Question

After fixing the imports in the previous question (Python AttributeError:cos) and changing a little bit the functions using the sympy ones:

from sympy import *
from sympy import Symbol
from sympy.solvers import nsolve

# Symbols
theta = Symbol('theta')
phi = Symbol('phi')
phi0 = Symbol('phi0')
H0 = Symbol('H0')
# Constants
a = 0.05 
b = 0.05**2/(8*pi*1e-7)
c = 0.001/(4*pi*1e-7)
phi0 = 60*pi/180 
H0 = -0.03/(4*pi*1e-7)
def m(theta,phi):
    return Matrix([[sin(theta)*cos(phi), sin(theta)*cos(phi), cos(phi)]])
def h(phi0):
    return Matrix([[cos(phi0), sin(phi0), 0]])
def k(theta,phi,phi0):
    return m(theta,phi).dot(h(phi0))
def F(theta,phi,phi0,H0): 
    return -(a*H0)*k(theta,phi,phi0)+b*(cos(theta)**2)+c*(sin(2*theta)**2)+sin(theta)**4*sin(2*phi)**2
def F_phi(theta,phi,phi0,H0):
    return simplify(diff(F(theta,phi,phi0,H0),phi))
def G(phi):
    return F_phi(pi/2,phi,phi0,H0)
solution = nsolve(G(phi), phi)
print solution

I get this Traceback:

Traceback (most recent call last):
File "Test.py", line 31, in <module>
solution = nsolve(G(phi), phi)
File "/usr/lib64/python2.7/site-packages/sympy/solvers/solvers.py", line 2050, in nsolve
return findroot(f, x0, **kwargs)
File "/usr/lib64/python2.7/site-packages/mpmath/calculus/optimization.py", line 908, in findroot
x0 = [ctx.convert(x0)]
File "/usr/lib64/python2.7/site-packages/mpmath/ctx_mp_python.py", line 662, in convert
return ctx._convert_fallback(x, strings)
File "/usr/lib64/python2.7/site-packages/mpmath/ctx_mp.py", line 561, in _convert_fallback
raise TypeError("cannot create mpf from " + repr(x))
TypeError: cannot create mpf from phi
Was it helpful?

Solution

The second argument to nsolve should be an initial guess, not a Symbol. From the docstring

Solve a nonlinear equation system numerically::

    nsolve(f, [args,] x0, modules=['mpmath'], **kwargs)
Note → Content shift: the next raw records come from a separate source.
===== src/hdl/mea_pkg.sv =====
// Shared types and constants for the modular element ALU.
package mea_pkg;

  localparam int unsigned WORD_BITS  = 60;
  localparam int unsigned SHIFT_BITS = 128;
  localparam int unsigned CNT_BITS   = $clog2(SHIFT_BITS);
  localparam int unsigned LOOP_BITS  = $clog2(WORD_BITS);
  localparam int unsigned LAST_RED   = WORD_BITS - 1;
  localparam int unsigned LAST_MUL   = 2 * WORD_BITS - 1;
  localparam int unsigned LAST_WIDE  = SHIFT_BITS - 1;
  localparam int unsigned CFG_BITS   = 2;

  localparam logic [3:0] KIND_ADD     = 4'd0;
  localparam logic [3:0] KIND_SUB     = 4'd1;
  localparam logic [3:0] KIND_MUL     = 4'd2;
  localparam logic [3:0] KIND_EXP     = 4'd3;
  localparam logic [3:0] KIND_INV     = 4'd4;
  localparam logic [3:0] KIND_SWITCH  = 4'd5;
  localparam logic [3:0] KIND_CREDUCE = 4'd6;
  localparam logic [3:0] KIND_MULRND  = 4'd7;
  localparam logic [3:0] KIND_DIVRND  = 4'd8;

  localparam logic [CFG_BITS-1:0] REG_MODULUS   = 2'd0;
  localparam logic [CFG_BITS-1:0] REG_TARGET    = 2'd1;
  localparam logic [CFG_BITS-1:0] REG_ROUND_NUM = 2'd2;
  localparam logic [CFG_BITS-1:0] REG_ROUND_DEN = 2'd3;

  typedef enum logic [4:0] {
    OP_NONE, OP_LOAD, OP_DIV_STEP, OP_SAVE_N, OP_MUL_INIT_NB, OP_MUL_DBL,
    OP_MUL_ADD, OP_EXP_INIT, OP_MUL_INIT_SQ, OP_MUL_INIT_BASE, OP_EXP_TAKE,
    OP_EXP_SHIFT, OP_EU_INIT, OP_EU_DIV_LOAD, OP_EU_MUL_INIT, OP_EU_UPDATE,
    OP_SW_LOAD_N, OP_SW_MID, OP_RD_INIT, OP_PROD_STEP, OP_CLR_R, OP_RD_ADJ,
    OP_FIN
  } op_t;

  typedef enum logic [1:0] {DSEL_M, DSEL_NM, DSEL_D, DSEL_R1} dsel_t;

  typedef enum logic [4:0] {
    S_IDLE, S_RED_N, S_SAVE_N, S_RED_B, S_MUL2_INIT, S_MUL, S_EXP_INIT,
    S_EXP_SQ, S_EXP_AFTER, S_EXP_BASE, S_EXP_NEXT, S_EU_INIT, S_EU_TEST,
    S_EU_DIV, S_EU_MUL_INIT, S_EU_UPDATE, S_SW_LOAD, S_SW_RED1, S_SW_MID,
    S_SW_RED2, S_RD_INIT, S_RD_PROD, S_RD_CLR, S_RD_DIV, S_RD_ADJ, S_RD_RED,
    S_FIN
  } state_t;

  typedef struct packed {
    op_t   op;
    dsel_t dsel;
  } cmd_t;

  typedef struct packed {
    logic [3:0] kind;
    logic       e_msb;
    logic       r1_zero;
  } status_t;

endpackage


===== src/hdl/mea_ctrl.sv =====
// Controller: sequences datapath operations per operation kind and owns the handshakes.
module mea_ctrl (
  input  logic             clk,
  input  logic             rst,
  input  logic             in_valid,
  output logic             in_ready,
  output logic             out_valid,
  input  logic             out_ready,
  input  mea_pkg::status_t status,
  output mea_pkg::cmd_t    cmd
);
  import mea_pkg::*;

  state_t                state, state_next;
  logic [CNT_BITS-1:0]   cnt, cnt_next;
  logic [LOOP_BITS-1:0]  lcnt, lcnt_next;
  logic                  sq, sq_next;
  logic                  out_valid_next;
  logic                  out_free;
  logic                  red_last, mul_last, wide_last;

  assign out_free  = !out_valid || out_ready;
  assign red_last  = (cnt == CNT_BITS'(LAST_RED));
  assign mul_last  = (cnt == CNT_BITS'(LAST_MUL));
  assign wide_last = (cnt == CNT_BITS'(LAST_WIDE));
  assign in_ready  = (state == S_IDLE);

  always_ff @(posedge clk) begin
    if (rst) begin
      state     <= S_IDLE;
      cnt       <= '0;
      lcnt      <= '0;
      sq        <= 1'b0;
      out_valid <= 1'b0;
    end else begin
      state     <= state_next;
      cnt       <= cnt_next;
      lcnt      <= lcnt_next;
      sq        <= sq_next;
      out_valid <= out_valid_next;
    end
  end

  always_comb begin
    state_next     = state;
    cnt_next       = cnt + CNT_BITS'(1);
    lcnt_next      = lcnt;
    sq_next        = sq;
    out_valid_next = out_valid && !out_ready;
    cmd.op         = OP_NONE;
    cmd.dsel       = DSEL_M;
    case (state)
      S_IDLE: begin
        cnt_next = '0;
        if (in_valid) begin
          cmd.op     = OP_LOAD;
          state_next = S_RED_N;
        end
      end
      S_RED_N: begin
        cmd.op = OP_DIV_STEP;
        if (red_last) state_next = S_SAVE_N;
      end
      S_SAVE_N: begin
        cmd.op   = OP_SAVE_N;
        cnt_next = '0;
        case (status.kind) inside
          KIND_ADD, KIND_SUB, KIND_MUL: state_next = S_RED_B;
          KIND_EXP:                     state_next = S_EXP_INIT;
          KIND_INV:                     state_next = S_EU_INIT;
          KIND_SWITCH, KIND_CREDUCE:    state_next = S_SW_LOAD;
          KIND_MULRND, KIND_DIVRND:     state_next = S_RD_INIT;
          default:                      state_next = S_FIN;
        endcase
      end
      S_RED_B: begin
        cmd.op = OP_DIV_STEP;
        if (red_last) state_next = (status.kind == KIND_MUL) ? S_MUL2_INIT : S_FIN;
      end
      S_MUL2_INIT: begin
        cmd.op     = OP_MUL_INIT_NB;
        cnt_next   = '0;
        state_next = S_MUL;
      end
      S_MUL: begin
        // even cycles double, odd cycles conditionally add
        cmd.op = cnt[0] ? OP_MUL_ADD : OP_MUL_DBL;
        if (mul_last) begin
          case (status.kind)
            KIND_EXP: state_next = S_EXP_AFTER;
            KIND_INV: state_next = S_EU_UPDATE;
            default:  state_next = S_FIN;
          endcase
        end
      end
      S_EXP_INIT: begin
        cmd.op     = OP_EXP_INIT;
        lcnt_next  = '0;
        state_next = S_EXP_SQ;
      end
      S_EXP_SQ: begin
        cmd.op     = OP_MUL_INIT_SQ;
        cnt_next   = '0;
        sq_next    = 1'b1;
        state_next = S_MUL;
      end
      S_EXP_AFTER: begin
        cmd.op     = OP_EXP_TAKE;
        state_next = (sq && status.e_msb) ? S_EXP_BASE : S_EXP_NEXT;
      end
      S_EXP_BASE: begin
        cmd.op     = OP_MUL_INIT_BASE;
        cnt_next   = '0;
        sq_next    = 1'b0;
        state_next = S_MUL;
      end
      S_EXP_NEXT: begin
        cmd.op     = OP_EXP_SHIFT;
        lcnt_next  = lcnt + LOOP_BITS'(1);
        state_next = (lcnt == LOOP_BITS'(LAST_RED)) ? S_FIN : S_EXP_SQ;
      end
      S_EU_INIT: begin
        cmd.op     = OP_EU_INIT;
        state_next = S_EU_TEST;
      end
      S_EU_TEST: begin
        cnt_next = '0;
        if (status.r1_zero) begin
          state_next = S_FIN;
        end else begin
          cmd.op     = OP_EU_DIV_LOAD;
          state_next = S_EU_DIV;
        end
      end
      S_EU_DIV: begin
        cmd.op   = OP_DIV_STEP;
        cmd.dsel = DSEL_R1;
        if (red_last) state_next = S_EU_MUL_INIT;
      end
      S_EU_MUL_INIT: begin
        cmd.op     = OP_EU_MUL_INIT;
        cnt_next   = '0;
        state_next = S_MUL;
      end
      S_EU_UPDATE: begin
        cmd.op     = OP_EU_UPDATE;
        state_next = S_EU_TEST;
      end
      S_SW_LOAD: begin
        cmd.op     = OP_SW_LOAD_N;
        cnt_next   = '0;
        state_next = S_SW_RED1;
      end
      S_SW_RED1: begin
        cmd.op   = OP_DIV_STEP;
        cmd.dsel = DSEL_NM;
        if (red_last) state_next = S_SW_MID;
      end
      S_SW_MID: begin
        cmd.op     = OP_SW_MID;
        cnt_next   = '0;
        state_next = S_SW_RED2;
      end
      S_SW_RED2: begin
        cmd.op   = OP_DIV_STEP;
        cmd.dsel = DSEL_NM;
        if (red_last) state_next = S_FIN;
      end
      S_RD_INIT: begin
        cmd.op     = OP_RD_INIT;
        cnt_next   = '0;
        state_next = S_RD_PROD;
      end
      S_RD_PROD: begin
        cmd.op = OP_PROD_STEP;
        if (red_last) state_next = S_RD_CLR;
      end
      S_RD_CLR: begin
        cmd.op     = OP_CLR_R;
        cnt_next   = '0;
        state_next = S_RD_DIV;
      end
      S_RD_DIV: begin
        cmd.op   = OP_DIV_STEP;
        cmd.dsel = DSEL_D;
        if (wide_last) state_next = S_RD_ADJ;
      end
      S_RD_ADJ: begin
        cmd.op     = OP_RD_ADJ;
        cnt_next   = '0;
        state_next = S_RD_RED;
      end
      S_RD_RED: begin
        cmd.op = OP_DIV_STEP;
        if (wide_last) state_next = S_FIN;
      end
      S_FIN: begin
        if (out_free) begin
          cmd.op         = OP_FIN;
          out_valid_next = 1'b1;
          state_next     = S_IDLE;
        end
      end
      default: state_next = S_IDLE;
    endcase
  end

  a_accept_starts: assert property (@(posedge clk) disable iff (rst)
    (in_valid && in_ready) |=> (state == S_RED_N))
    else $error("accepted item did not start reduction");

  a_fin_presents: assert property (@(posedge clk) disable iff (rst)
    (state == S_FIN && out_free) |=> (out_valid && state == S_IDLE))
    else $error("finished result not presented");

  a_mul_ends: assert property (@(posedge clk) disable iff (rst)
    (state == S_MUL && mul_last) |=> (state != S_MUL))
    else $error("multiplier ran past its last step");

endmodule


===== config.mk =====
export PLATFORM = sky130hd
export DESIGN_NAME = mea_ctrl
export DESIGN_NICKNAME = d
export VERILOG_FILES = /design/src/hdl/mea_pkg.sv /design/src/hdl/mea_ctrl.sv
export SDC_FILE = /design/constraint.sdc
export NUM_CORES = 1
export LEC_CHECK = 0
export BUFFER_PORTS_ARGS = -buffer_cell sky130_fd_sc_hd__clkbuf_2
export CORE_MARGIN = 2
export CORE_UTILIZATION = 40
export DETAILED_ROUTE_END_ITERATION = 8
export GPL_ROUTABILITY_DRIVEN = 0
export PLACE_DENSITY_LB_ADDON = 0.12
export SLEW_MARGIN = 0
export SYNTH_ARGS = -nofsm -noshare
export SYNTH_HDL_FRONTEND = slang
export SYNTH_SLANG_ARGS = --single-unit

===== constraint.sdc =====
create_clock -name clk -period 2.25 [get_ports clk]
set_input_delay 0.1125 -clock clk [delete_from_list [all_inputs] [get_ports clk]]
set_output_delay 0.1125 -clock clk [all_outputs]
set_load 0.01 [all_outputs]

==> reports/qor.csv <==
metric;value;unit
run_status;finished clean;
synth.cell_area;1820;um^2
synth_flop_cell;sky130_fd_sc_hd__dfxtp_1;
layout_min_cycle_time;2.06;ns
core-area;4350;um^2
layout.cells.most_common_list;sky130_fd_sc_hd__nor2_1, sky130_fd_sc_hd__nand2_1, sky130_fd_sc_hd__dfxtp_1, sky130_fd_sc_hd__clkbuf_2;
most_common_cell_after_layout_fill_and_taps_aside;sky130_fd_sc_hd__nor2_1;
cp_data_arrival_time;1.95;ns
leakagePower;0.000686;uW
tritoncts_num_sinks;20;
placementRows;24;
vias_cell;6.07;
critical_path_depth;7;
post-route-drc-count;0;
worstPathMaxFanout;18;
clock_tree.buffer_depth;2;
hold_buf_cts;0;
post_synth_num_cell_types;65;
worstPathRequired;2.14;ns
final-hold-violation-count;0;
timing.clock.skew;0.00558;ns
post_cts_buffers;0;
maxUsedRoutingLayer;met4;
routedLengthMet1;2450;um
synth_top_cell_by_area;sky130_fd_sc_hd__dfxtp_1;
async_set_or_reset_flop_fraction_in_the_synthesized_netlist;0;
cp-startpoint;state[4]$_SDFFE_PP0P_;
worstPathCellList;buf_4 -> nor2_1 -> nand2_1 -> o2bb2ai_1 -> a21oi_1 -> o211ai_1 -> clkbuf_2;
critical_path.endpoint_type;output port;
route.vias.total;1895;
clock.fmax;0.485;GHz
totalPowerFinal;1940;uW
sequential_area;403;um^2
startpoint_type;flip-flop;
worst_skew_pair.late_latency;0.26;ns
highest_cell_delay_on_the_worst_timing_path;0.39;ns
die_w;71.4;um
fin_crit_sh;0.916;
insertedDiodeCount;0;
critPathKind;reg2out;
layout.filler_cells;466;
dpl-instance-area;1960;um^2
maxSlewViolCount;0;
tritoncts.num_buffers;3;
max_cap_viol_count;0;
cts_tree;yes;
cell_with_the_biggest_individual_delay_on_the_critical_path;sky130_fd_sc_hd__dfxtp_1;
post_route_cells_drive_above_1_share;0.196;
pre_cts_ws;0.243;ns
min_path_cells;2;
fp.dieH;71.4;um
first_pass_grt_wire_length;8760;um
synth_sequential_area_ratio;0.220;
max_slew_headroom;0.709;
multiInputGateArea;1280;um^2
r2r_end;state[3]$_SDFFE_PP0P_;
area_growth_synth_to_finish;11.1;%
final_routed_wirelength;5160;um
rr_worst_depth;6;
met3_wirelength;353;um
rsz0062_at_grt;false;
synthesis.area_per_instance;7.39;um^2
netlist_instances;246;
num-nets-final;273;
fp.dieArea;5100;um^2
yosys_register_bits;20;
routedWlPerCell;16.5;um
htree_levels;1;
setup_slack;0.190;ns
hpwl;3930;um
clock_tree.root_cell;sky130_fd_sc_hd__clkbuf_8;
finalInstanceArea;2020;um^2
synthesis.nets;258;
finalSetupViolations;0;
initial_utilization;0.418;
worst_hold_path_type;in2reg;
fin_tns_setup;0;ns
r2r_slack;0.23;ns
port_buffers;18;
vdd.ir_drop.worst;0.604;mV
tightestPinTransition;0.426;ns
pwr_density_cell;958;nW/um^2
synth_enable_flop_cells;0;
dr_wl_met2;2350;um
synth_top_cell_area_share;0.220;
clkTransAtPathRegs;0.08;ns
crit_end;cmd[2];
drtPass1Iterations;4;
grt_max_degree;19;
crit-reg2reg-launch;cnt[0]$_SDFF_PP0_;
ant_nets;0;
synth.top_cells.by_area;sky130_fd_sc_hd__dfxtp_1, sky130_fd_sc_hd__nor2_1, sky130_fd_sc_hd__nand2_1, sky130_fd_sc_hd__nand2b_1, sky130_fd_sc_hd__a21oi_1;
yosys_warnings;0;
dr.first_iter.drc_count;153;
critical_path_buf_inv_count;2;
cts.repair.resized;0;
critical_path.top_delay_family;simple AND/OR/NAND/NOR gates;
top_level_ports;19;
overflow;0;
antenna_found_initial;0;
first_global_vias;1715;
global_route.usage.total;0.215;
per-stage QoR:
| stage | hold slack [ns] | utilization | cells |
|---|---|---|---|
| after detailed placement | 0.486 | 0.451 | 308 |
| after floorplan | 0.384 | - | 246 |
| after global placement | 0.474 | 0.451 | 308 |
| final | 0.204 | 0.464 | 312 |
| after global routing | 0.227 | 0.464 | 312 |
| after CTS | 0.215 | 0.464 | 312 |
cells by family after synthesis:
logic type	synth area share
and+or+nand+nor	0.325
AOI/OAI and AO/OA	0.310
buffers and inverters	0.0778
DFF	0.220
xor gates and xnor gates	0.0241
muxes	0.0296
adders and majority gates	0.0138
cell usage after synthesis, types with 6 or more instances:
cell type                  number
sky130_fd_sc_hd__o21ai_0       12
sky130_fd_sc_hd__buf_2         11
sky130_fd_sc_hd__nor2_1        29
sky130_fd_sc_hd__nand2b_1      12
sky130_fd_sc_hd__nand2_1       20
sky130_fd_sc_hd__a21oi_1       14
sky130_fd_sc_hd__clkbuf_1       6
sky130_fd_sc_hd__nand3_1        8
sky130_fd_sc_hd__dfxtp_1       20
layout make-up:
type	count	area share
multi-input combinational	197	0.632
inverter	7	0.0130
timing repair buffer	32	0.0966
clock buffer	4	0.0272
sequential	20	0.199
tap	52	0.0322
how the worst min path moves through the flow:
stage,slack (ns),end,start
floorplan,0.38,out_valid$_SDFF_PP0_,out_ready
global placement,0.47,cnt[0]$_SDFF_PP0_,cnt[0]$_SDFF_PP0_
detailed placement,0.49,lcnt[1]$_SDFFE_PP0P_,lcnt[1]$_SDFFE_PP0P_
CTS,0.21,lcnt[1]$_SDFFE_PP0P_,rst
global route,0.23,sq$_SDFFE_PP0P_,rst
finish,0.20,lcnt[1]$_SDFFE_PP0P_,rst
worst register-to-register path, cell delays in order, from the launching register on:
cell and delay, ns:
sky130_fd_sc_hd__dfxtp_1 0.43, sky130_fd_sc_hd__ha_1 0.27, sky130_fd_sc_hd__nand4_1 0.14, sky130_fd_sc_hd__or3b_1 0.40, sky130_fd_sc_hd__a211oi_2 0.31, sky130_fd_sc_hd__a21oi_2 0.13
sky130_fd_sc_hd__a22o_1 0.25
registers in the layout, indices dropped and copies added (netlist names):
name	flops
cnt	7
lcnt	6
out_valid	1
sq	1
state	5
where the power goes:
group	internal (uW)	total [uW]	switching, uW
logic	462	1180	722
registers	397	479	81.8
clock network	156	273	118
total	1010	1940	921
layer usage:
metal / vias up / global-route usage
met3: 2 / 0.0464
met1: 902 / 0.310
met4: 0 / 0.0189
met5: - / 0
li1: 945 / -
met2: 46 / 0.343
(Power assumes the default switching activity.)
f is a vector function of symbolic expressions representing the system.
args are the variables. If there is only one variable, this argument can
be omitted.
x0 is a starting vector close to a solution.

So you want something like nsolve(G(phi), 0) or nsolve(G(phi), 3), etc. (depending on what solution you want).